■ **ASSIGNMENT**: Output the entries below without any alteration.

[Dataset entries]
......

===== design.v =====
module spinet6 (
	input clk,
	input rst,
	input [37:0] io_in,
	output [37:0] io_out
	);
	spinet #(.N(6)) SPINET (
		.clk(clk),
		.rst(rst),
		.MOSI   ({io_in[0],io_in[ 8],io_in[14],io_in[20],io_in[26],io_in[32]}),
		.SCLK   ({io_in[1],io_in[ 9],io_in[15],io_in[21],io_in[27],io_in[33]}),
		.SS     ({io_in[2],io_in[10],io_in[16],io_in[22],io_in[28],io_in[34]}),
		.MISO   ({io_out[3],io_out[11],io_out[17],io_out[23],io_out[29],io_out[35]}),
		.txready({io_out[4],io_out[12],io_out[18],io_out[24],io_out[30],io_out[36]}),
		.rxready({io_out[7],io_out[13],io_out[19],io_out[25],io_out[31],io_out[37]}) 
	);
endmodule
### flow/run.sh
#!/bin/bash
# OpenROAD 26Q1-2900-gdf79404cd8, Yosys 0.63+post, stock flow scripts
make -C /OpenROAD-flow-scripts/flow DESIGN_CONFIG=/design/flow/config.mk WORK_HOME=/design/flow/orfs finish
### flow/config.mk
export PLATFORM = sky130hd
export DESIGN_NAME = johnsoncounter
export DESIGN_NICKNAME = johnsoncounter
export VERILOG_FILES = /design/flow/design.v
export SDC_FILE = /design/flow/constraint.sdc
export NUM_CORES = 4
export LEC_CHECK = 1
export CORE_AREA = 10 10 70 70
export DIE_AREA = 0 0 80 80
### flow/design.v
`timescale 1ns / 1ps
module johnsoncounter(
    input clk,
    input clr,
    output [3:0] q,
    output [3:0] qb
    );
	 wire w1;
	 not n1(w1,q[3]);
dff d3 (clk,q[2],q[3],qb[3]);
dff d2 (clk,q[1],q[2],qb[2]);
dff d1 (clk,q[0],q[1],qb[1]);
dff d0 (clk,w1,q[0],qb[0]);
endmodule
module dff(input clk,input d,output reg q,output reg qb);
initial begin q=0 ;qb=1 ;end
always @(posedge clk)
begin
casex({d})
1'b0: begin q=0;qb=1; end
1'b1: begin q=1;qb=0; end
endcase
end
endmodule
### flow/constraint.sdc
current_design johnsoncounter

set clk_period 1.0
set clk_io_pct 0.2

create_clock -name clk0 -period $clk_period [get_ports {clk}]

set non_clock_inputs [all_inputs -no_clocks]
set_input_delay [expr $clk_period * $clk_io_pct] -clock clk0 $non_clock_inputs
set_output_delay [expr $clk_period * $clk_io_pct] -clock clk0 [all_outputs]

......

■ **SOLUTION FOR THIS EXERCISE**:
===== design.v =====
module spinet6 (
	input clk,
	input rst,
	input [37:0] io_in,
	output [37:0] io_out
	);
	spinet #(.N(6)) SPINET (
		.clk(clk),
		.rst(rst),
		.MOSI   ({io_in[0],io_in[ 8],io_in[14],io_in[20],io_in[26],io_in[32]}),
		.SCLK   ({io_in[1],io_in[ 9],io_in[15],io_in[21],io_in[27],io_in[33]}),
		.SS     ({io_in[2],io_in[10],io_in[16],io_in[22],io_in[28],io_in[34]}),
		.MISO   ({io_out[3],io_out[11],io_out[17],io_out[23],io_out[29],io_out[35]}),
		.txready({io_out[4],io_out[12],io_out[18],io_out[24],io_out[30],io_out[36]}),
		.rxready({io_out[7],io_out[13],io_out[19],io_out[25],io_out[31],io_out[37]}) 
	);
endmodule
### flow/run.sh
#!/bin/bash
# OpenROAD 26Q1-2900-gdf79404cd8, Yosys 0.63+post, stock flow scripts
make -C /OpenROAD-flow-scripts/flow DESIGN_CONFIG=/design/flow/config.mk WORK_HOME=/design/flow/orfs finish
### flow/config.mk
export PLATFORM = sky130hd
export DESIGN_NAME = johnsoncounter
export DESIGN_NICKNAME = johnsoncounter
export VERILOG_FILES = /design/flow/design.v
export SDC_FILE = /design/flow/constraint.sdc
export NUM_CORES = 4
export LEC_CHECK = 1
export CORE_AREA = 10 10 70 70
export DIE_AREA = 0 0 80 80
### flow/design.v
`timescale 1ns / 1ps
module johnsoncounter(
    input clk,
    input clr,
    output [3:0] q,
    output [3:0] qb
    );
	 wire w1;
	 not n1(w1,q[3]);
dff d3 (clk,q[2],q[3],qb[3]);
dff d2 (clk,q[1],q[2],qb[2]);
dff d1 (clk,q[0],q[1],qb[1]);
dff d0 (clk,w1,q[0],qb[0]);
endmodule
module dff(input clk,input d,output reg q,output reg qb);
initial begin q=0 ;qb=1 ;end
always @(posedge clk)
begin
casex({d})
1'b0: begin q=0;qb=1; end
1'b1: begin q=1;qb=0; end
endcase
end
endmodule
### flow/constraint.sdc
current_design johnsoncounter

set clk_period 1.0
set clk_io_pct 0.2

create_clock -name clk0 -period $clk_period [get_ports {clk}]

set non_clock_inputs [all_inputs -no_clocks]
set_input_delay [expr $clk_period * $clk_io_pct] -clock clk0 $non_clock_inputs
set_output_delay [expr $clk_period * $clk_io_pct] -clock clk0 [all_outputs]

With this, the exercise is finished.